▶ [Extracted data]:
**src/rtl/dbf_scan_seq.sv**
```systemverilog
// Scan-line sequencer for the digital beamformer: LUT load, transmit window, receive window.
// Optional macro DBF_LINE_CNT_EN adds a 16-bit completed-line counter output.
module dbf_scan_seq #(
    parameter int unsigned ADDR_WD   = 11,
    parameter int unsigned LUT_DEPTH = 2048,
    parameter int unsigned TX_LEN    = 64
) (
    input  logic               clk,
    input  logic               rst_n,
    input  logic               line_trig,
    input  logic               lut_load_req,
    input  logic               abort,
    output logic               tx_en,
    output logic               start,
    output logic [ADDR_WD-1:0] dbf_lut_addr,
    output logic               dbf_lut_we,
    output logic               lut_load_ack,
    output logic               line_done,
    output logic               trig_drop,
    output logic               busy
`ifdef DBF_LINE_CNT_EN
    ,
    output logic [15:0]        line_cnt
`endif
);

    // One phase counter serves LOAD, TX and RX, so it must span both LUT and TX lengths.
    localparam int unsigned TX_WD  = (TX_LEN > 1) ? $clog2(TX_LEN) : 1;
    localparam int unsigned CNT_WD = (ADDR_WD > TX_WD) ? ADDR_WD : TX_WD;

    localparam logic [CNT_WD-1:0] LUT_LAST = CNT_WD'(LUT_DEPTH - 1);
    localparam logic [CNT_WD-1:0] TX_LAST  = CNT_WD'(TX_LEN - 1);

    typedef enum logic [2:0] {
        StIdle,
        StLoad,
        StTx,
        StRx,
        StDone
    } state_e;

    state_e              state_q, state_d;
    logic [CNT_WD-1:0]   cnt_q, cnt_d;

    logic                tx_en_q, tx_en_d;
    logic                start_q, start_d;
    logic                we_q, we_d;
    logic [ADDR_WD-1:0]  addr_q, addr_d;
    logic                ack_q, ack_d;
    logic                done_q, done_d;
    logic                drop_q, drop_d;
    logic                busy_q, busy_d;

    always_comb begin
        state_d = state_q;
        cnt_d   = cnt_q + CNT_WD'(1);

        unique case (state_q)
            StIdle: begin
                cnt_d = '0;
                if (lut_load_req) begin
                    state_d = StLoad;
                end else if (line_trig) begin
                    state_d = StTx;
                end
            end
            StLoad: begin
                if (cnt_q == LUT_LAST) begin
                    state_d = StIdle;
                    cnt_d   = '0;
                end
            end
            StTx: begin
                if (cnt_q == TX_LAST) begin
                    state_d = StRx;
                    cnt_d   = '0;
                end
            end
            StRx: begin
                if (cnt_q == LUT_LAST) begin
                    state_d = StDone;
                    cnt_d   = '0;
                end
            end
            StDone: begin
                state_d = StIdle;
                cnt_d   = '0;
            end
            default: begin
                state_d = StIdle;
                cnt_d   = '0;
            end
        endcase

        if (abort) begin
            state_d = StIdle;
            cnt_d   = '0;
        end
    end

    // Outputs are decoded from the next state so every port comes straight from a flop.
    always_comb begin
        tx_en_d = (state_d == StTx);
        start_d = (state_d == StRx);
        we_d    = (state_d == StLoad);
        addr_d  = '0;
        if ((state_d == StLoad) || (state_d == StRx)) begin
            addr_d = cnt_d[ADDR_WD-1:0];
        end
        ack_d   = (state_q == StLoad) && (state_d == StIdle) && !abort;
        done_d  = (state_d == StDone);
        drop_d  = line_trig && ((state_q != StIdle) || lut_load_req || abort);
        busy_d  = (state_d != StIdle);
    end

    always_ff @(posedge clk) begin
        if (!rst_n) begin
            state_q <= StIdle;
            cnt_q   <= '0;
            tx_en_q <= 1'b0;
            start_q <= 1'b0;
            we_q    <= 1'b0;
            addr_q  <= '0;
            ack_q   <= 1'b0;
            done_q  <= 1'b0;
            drop_q  <= 1'b0;
            busy_q  <= 1'b0;
        end else begin
            state_q <= state_d;
            cnt_q   <= cnt_d;
            tx_en_q <= tx_en_d;
            start_q <= start_d;
            we_q    <= we_d;
            addr_q  <= addr_d;
            ack_q   <= ack_d;
            done_q  <= done_d;
            drop_q  <= drop_d;
            busy_q  <= busy_d;
        end
    end

    assign tx_en        = tx_en_q;
    assign start        = start_q;
    assign dbf_lut_we   = we_q;
    assign dbf_lut_addr = addr_q;
    assign lut_load_ack = ack_q;
    assign line_done    = done_q;
    assign trig_drop    = drop_q;
    assign busy         = busy_q;

`ifdef DBF_LINE_CNT_EN
    logic [15:0] line_cnt_q;

    // Counts alongside the line_done flop; abort only suppresses done, never touches the count.
    always_ff @(posedge clk) begin
        if (!rst_n) begin
            line_cnt_q <= '0;
        end else if (done_d) begin
            line_cnt_q <= line_cnt_q + 16'd1;
        end
    end

    assign line_cnt = line_cnt_q;
`endif

endmodule

```
`config.mk`:
```
export PLATFORM = sky130hd
export DESIGN_NAME = ace_fetch
export DESIGN_NICKNAME = d
export VERILOG_FILES = /design/src/rtl/ace_fetch_pkg.sv /design/src/rtl/ace_fetch_slot_mask.sv /design/src/rtl/ace_fetch.sv
export SDC_FILE = /design/constraint.sdc
export NUM_CORES = 1
export LEC_CHECK = 0
export ABC_CLOCK_PERIOD_IN_PS = 1800
export BUFFER_PORTS_ARGS = -buffer_cell sky130_fd_sc_hd__buf_2
export CAP_MARGIN = 20
export CORE_AREA = 3 3 239 241
export DETAILED_ROUTE_END_ITERATION = 7
export DIE_AREA = 0 0 242 244
export GPL_ROUTABILITY_DRIVEN = 0
export PLACE_DENSITY = 0.39
export SYNTH_ARGS = -nofsm -noshare
export SYNTH_HDL_FRONTEND = slang
export SYNTH_SLANG_ARGS = --single-unit
```
`constraint.sdc`:
```
create_clock -name clock -period 1.8 [get_ports clock]
set_input_delay 0.36 -clock clock [delete_from_list [all_inputs] [get_ports clock]]
set_output_delay 0.36 -clock clock [all_outputs]
set_load 0.03 [all_outputs]
```
`src/rtl/ace_fetch_pkg.sv`:
```
// Shared types and sizing for the instruction fetch front end.
package ace_fetch_pkg;

    localparam int unsigned FETCH_SLOTS = 8;
    localparam int unsigned LINE_BYTES  = 32;
    localparam int unsigned LINE_W      = 256;

    typedef enum logic [2:0] {
        IDLE,
        REQ,
        WAIT,
        DELIVER,
        DRAIN
    } fetch_state_e;

endpackage

```
`src/rtl/ace_fetch_slot_mask.sv`:
```
// Word offset within a line -> per-slot valid mask; slots below the offset are cleared.
module fetch_slot_mask
    import ace_fetch_pkg::*;
(
    input  logic [2:0]             offset_i,
    output logic [FETCH_SLOTS-1:0] mask_o
);

    // Slot k is valid when it sits at or above the entry offset.
    always_comb begin
        mask_o = '0;
        for (int unsigned k = 0; k < FETCH_SLOTS; k++) begin
            mask_o[k] = (k >= 32'(offset_i));
        end
    end

endmodule

```
`src/rtl/ace_fetch.sv`:
```
// Instruction fetch front end: one outstanding I-cache line request, line capture,
// and 8-slot delivery into the decode buffer with redirect/flush handling.
module ace_fetch
    import ace_fetch_pkg::*;
#(
    parameter int unsigned     PC_W     = 32,
    parameter logic [PC_W-1:0] RESET_PC = '0
) (
    input  logic              clock,
    input  logic              reset,
    input  logic              redirect_i,
    input  logic [PC_W-1:0]   redirect_pc_i,
    input  logic              instbuf_full_i,
    output logic              icache_req_o,
    output logic [PC_W-1:0]   icache_req_addr_o,
    input  logic              icache_req_rdy_i,
    input  logic              icache_rsp_vld_i,
    input  logic [LINE_W-1:0] icache_rsp_data_i,
    output logic [31:0]       inst0_o,
    output logic [31:0]       inst1_o,
    output logic [31:0]       inst2_o,
    output logic [31:0]       inst3_o,
    output logic [31:0]       inst4_o,
    output logic [31:0]       inst5_o,
    output logic [31:0]       inst6_o,
    output logic [31:0]       inst7_o,
    output logic              inst0_vld_o,
    output logic              inst1_vld_o,
    output logic              inst2_vld_o,
    output logic              inst3_vld_o,
    output logic              inst4_vld_o,
    output logic              inst5_vld_o,
    output logic              inst6_vld_o,
    output logic              inst7_vld_o,
    output logic [PC_W-1:0]   fetch_pc_o
);

    fetch_state_e          state_q, state_d;
    logic [PC_W-1:0]       pc_q, pc_d;
    logic [LINE_W-1:0]     line_q, line_d;
    logic                  deliver_en;
    logic                  req_accept;
    logic [PC_W-1:0]       line_addr;
    logic [PC_W-1:0]       next_line_addr;
    logic [PC_W-1:0]       redirect_pc;
    logic [FETCH_SLOTS-1:0] slot_mask;
    logic [FETCH_SLOTS-1:0] slot_vld;

    assign line_addr      = pc_q & ~PC_W'(LINE_BYTES - 1);
    assign next_line_addr = line_addr + PC_W'(LINE_BYTES);
    assign redirect_pc    = redirect_pc_i & {{(PC_W-2){1'b1}}, 2'b00};

    assign icache_req_o      = (state_q == REQ);
    assign icache_req_addr_o = line_addr;
    assign req_accept        = icache_req_o & icache_req_rdy_i;
    assign fetch_pc_o        = pc_q;

    fetch_slot_mask u_slot_mask (
        .offset_i (pc_q[4:2]),
        .mask_o   (slot_mask)
    );

    assign slot_vld = deliver_en ? slot_mask : '0;

    assign inst0_vld_o = slot_vld[0];
    assign inst1_vld_o = slot_vld[1];
    assign inst2_vld_o = slot_vld[2];
    assign inst3_vld_o = slot_vld[3];
    assign inst4_vld_o = slot_vld[4];
    assign inst5_vld_o = slot_vld[5];
    assign inst6_vld_o = slot_vld[6];
    assign inst7_vld_o = slot_vld[7];

    assign inst0_o = line_q[0*32 +: 32];
    assign inst1_o = line_q[1*32 +: 32];
    assign inst2_o = line_q[2*32 +: 32];
    assign inst3_o = line_q[3*32 +: 32];
    assign inst4_o = line_q[4*32 +: 32];
    assign inst5_o = line_q[5*32 +: 32];
    assign inst6_o = line_q[6*32 +: 32];
    assign inst7_o = line_q[7*32 +: 32];

    // Next-state, PC and line-buffer update; redirect overrides every normal transition.
    always_comb begin
        state_d    = state_q;
        pc_d       = pc_q;
        line_d     = line_q;
        deliver_en = 1'b0;

        if (redirect_i) begin
            pc_d = redirect_pc;
            unique case (state_q)
                IDLE, DELIVER: state_d = IDLE;
                REQ:           state_d = req_accept       ? DRAIN : IDLE;
                WAIT:          state_d = icache_rsp_vld_i ? IDLE  : DRAIN;
                // An orphan arriving together with a fresh redirect still settles the
                // single outstanding request, so leave DRAIN rather than wait forever.
                DRAIN:         state_d = icache_rsp_vld_i ? IDLE  : DRAIN;
                default:       state_d = IDLE;
            endcase
        end else begin
            unique case (state_q)
                IDLE: state_d = REQ;
                REQ: begin
                    if (req_accept) state_d = WAIT;
                end
                WAIT: begin
                    if (icache_rsp_vld_i) begin
                        line_d  = icache_rsp_data_i;
                        state_d = DELIVER;
                    end
                end
                DELIVER: begin
                    if (!instbuf_full_i) begin
                        deliver_en = 1'b1;
                        pc_d       = next_line_addr;
                        state_d    = REQ;
                    end
                end
                DRAIN: begin
                    if (icache_rsp_vld_i) state_d = IDLE;
                end
                default: state_d = IDLE;
            endcase
        end
    end

    // State, fetch PC and line buffer registers with synchronous reset.
    always_ff @(posedge clock) begin
        if (reset) begin
            state_q <= IDLE;
            pc_q    <= RESET_PC;
            line_q  <= '0;
        end else begin
            state_q <= state_d;
            pc_q    <= pc_d;
            line_q  <= line_d;
        end
    end

endmodule

```
==> results.md <==
- Status: finished with violations
- Violated checks: negative setup slack
- GRT overflow: 0
- PD cells: slightly below 900 nW/µm²
- Fillers: 6043
- TritonRoute pass-1 iters: 4
- Startpoint Class: flop
- Register area share after synthesis: 53.44%
- VDD IR max: 0.0005616 V
- Largest net degree at the start of global routing: approximately 110
- Crit path kind: reg -> out
- Via count: 11630
- Overall power: 15.07 mW
- Vias/cell: 4.168
- Iteration-0 DRC Markers: around 370
- Clk buf depth: 3
- First-pass GRT wire length: 68800 µm
- Setup TNS: -4.377 ns
- Die Width: approximately 240 µm
- Syn Inst Count: 1375
- Cell mode on critical path: buf_6
- P_leak: 7.440 nW
- IO Count: 623
- CTS sink count: 289
- Final core occ: 30.92%
- Die extent in y: 244 µm
- CTS root buffer: clkbuf_16
- Synth Flop Type: dfxtp_1
- Vias in the first global route: around 11000
- Rows: 86
- Final Skew: roughly 0.011 ns
- Type of the most critical hold path: in -> reg
- Met2 usage in global routing: 26.57%
- Asr flop ratio synth: 0%
- CP max-delay cell: dfxtp_2
- Inserted Clock Buffers: 37
- R2R Path End: fetch_pc_o[20]$_SDFFE_PP0P_
- Final worst slack: -0.3232 ns
- Syn_area_per_cell: 7.873 µm²
- Cells along the critical path: and4bb_2, buf_6, nand2_8, buf_12, nor3_4, buf_6
- RSZ-0062 raised after global routing: yes
- Layout cells sized above 1: approximately 41%
- Post-Syn Area: 10830 µm²
- CTS tree: done
- Count of final setup violators: 28
- DPL Wire Length: approximately 35000 µm
- GR peak layer: met2
- Slew @ Worst Pin: 0.5879 ns
- Cell with the most instances after synthesis: nand2_1
- RR Startpoint: state_q[2]$_SDFFE_PP0P_
- Placed Instances: ~2700
- Main area contributors after synthesis: dfxtp_1, nand2_1, a21oi_1
- Max incr delay on CP: 0.32 ns
- Met3 usage: under 10%
- Clk slew on worst S/H paths: 0.05 ns
- Routed WL per cell: around 17 µm
- Clk Latency, worst-skew pair: 0.54 ns
- Post-synth top cells: nand2_1, dfxtp_1, a21oi_1
- Die area: 59050 µm²
- Flop2flop setup slack: -0.19 ns
- Number of synthesized flops with an enable pin: 0
- Slew margin rel.: 60.81%
- Req. time, crit path: 1.44 ns
- Fin crit share: 118.0%
- Max Cap Viol: 0
- GR Util met1: 16.54%
- WP data arrival: 1.76 ns
- Total GRT Usage: 14.84%
- Critical path origin: state_q[2]$_SDFFE_PP0P_
- Post-route DRC: 0
- # nets final: 2308
- Fin. Hold Viols: 0
- P&R area growth vs syn: 57.34%
- CP Capture Point: inst0_vld_o
- Ys Warns: 0
- Synth area leader: dfxtp_1
- H-tree depth: 2
- Distinct cell type count after synthesis: 44
- Share of the synthesized area in the top cell type: 53.44%
- CP Capture Type: primary output
- Initial Util: approximately 20%
- Core Footprint: roughly 55000 µm²
- Fmax: around 0.47 GHz
- Fin cells: between 2000 and 3000
- CP max FO: 5
- Post-Route WL: between 40000 and 50000 µm
- Port-buffer cells: 613
- Antenna violations before repair: 8
- R2r worst-path depth: 7
- Final worst path period need: 2.123 ns
- Final Slew Violations: 0
- Worst slack, placed: -0.1981 ns
- #FFs+latches synth: 289
- Antenna Violating Nets Remaining: 0
**config.mk**
```make
export PLATFORM = sky130hd
export DESIGN_NAME = pipe_hazard_ctrl
export DESIGN_NICKNAME = d
export VERILOG_FILES = /design/src/rtl/pipe_pkg.sv /design/src/rtl/pipe_hazard_ctrl_perf_cnt.sv /design/src/rtl/pipe_hazard_ctrl.sv
export SDC_FILE = /design/constraint.sdc
export NUM_CORES = 1
export LEC_CHECK = 0
export ABC_AREA = 1
export CAP_MARGIN = 20
export CORE_AREA = 2 2 39 41
export CTS_CLUSTER_DIAMETER = 200
export DETAILED_ROUTE_END_ITERATION = 10
export DIE_AREA = 0 0 41 43
export PLACE_DENSITY = 0.81
export REMOVE_ABC_BUFFERS = 1
export SYNTH_ARGS = -nofsm -noshare
export SYNTH_HDL_FRONTEND = slang
export SYNTH_SLANG_ARGS = --single-unit
export TNS_END_PERCENT = 1
```
**constraint.sdc**
```tcl
create_clock -name clk -period 2.3 [get_ports clk]
set_clock_uncertainty 0.1 [all_clocks]
set_input_delay 0.46 -clock clk [delete_from_list [all_inputs] [get_ports clk]]
set_output_delay 0.46 -clock clk [all_outputs]
set_load 0.02 [all_outputs]
```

▶ [Task item]: Retype only the lines above between the line with "- Synth Flop Type: dfxtp_1" and the line with "- Placed Instances: ~2700", counting those two lines as well, and keep every character as it is.

▶ [Answer]:
- Synth Flop Type: dfxtp_1
- Vias in the first global route: around 11000
- Rows: 86
- Final Skew: roughly 0.011 ns
- Type of the most critical hold path: in -> reg
- Met2 usage in global routing: 26.57%
- Asr flop ratio synth: 0%
- CP max-delay cell: dfxtp_2
- Inserted Clock Buffers: 37
- R2R Path End: fetch_pc_o[20]$_SDFFE_PP0P_
- Final worst slack: -0.3232 ns
- Syn_area_per_cell: 7.873 µm²
- Cells along the critical path: and4bb_2, buf_6, nand2_8, buf_12, nor3_4, buf_6
- RSZ-0062 raised after global routing: yes
- Layout cells sized above 1: approximately 41%
- Post-Syn Area: 10830 µm²
- CTS tree: done
- Count of final setup violators: 28
- DPL Wire Length: approximately 35000 µm
- GR peak layer: met2
- Slew @ Worst Pin: 0.5879 ns
- Cell with the most instances after synthesis: nand2_1
- RR Startpoint: state_q[2]$_SDFFE_PP0P_
- Placed Instances: ~2700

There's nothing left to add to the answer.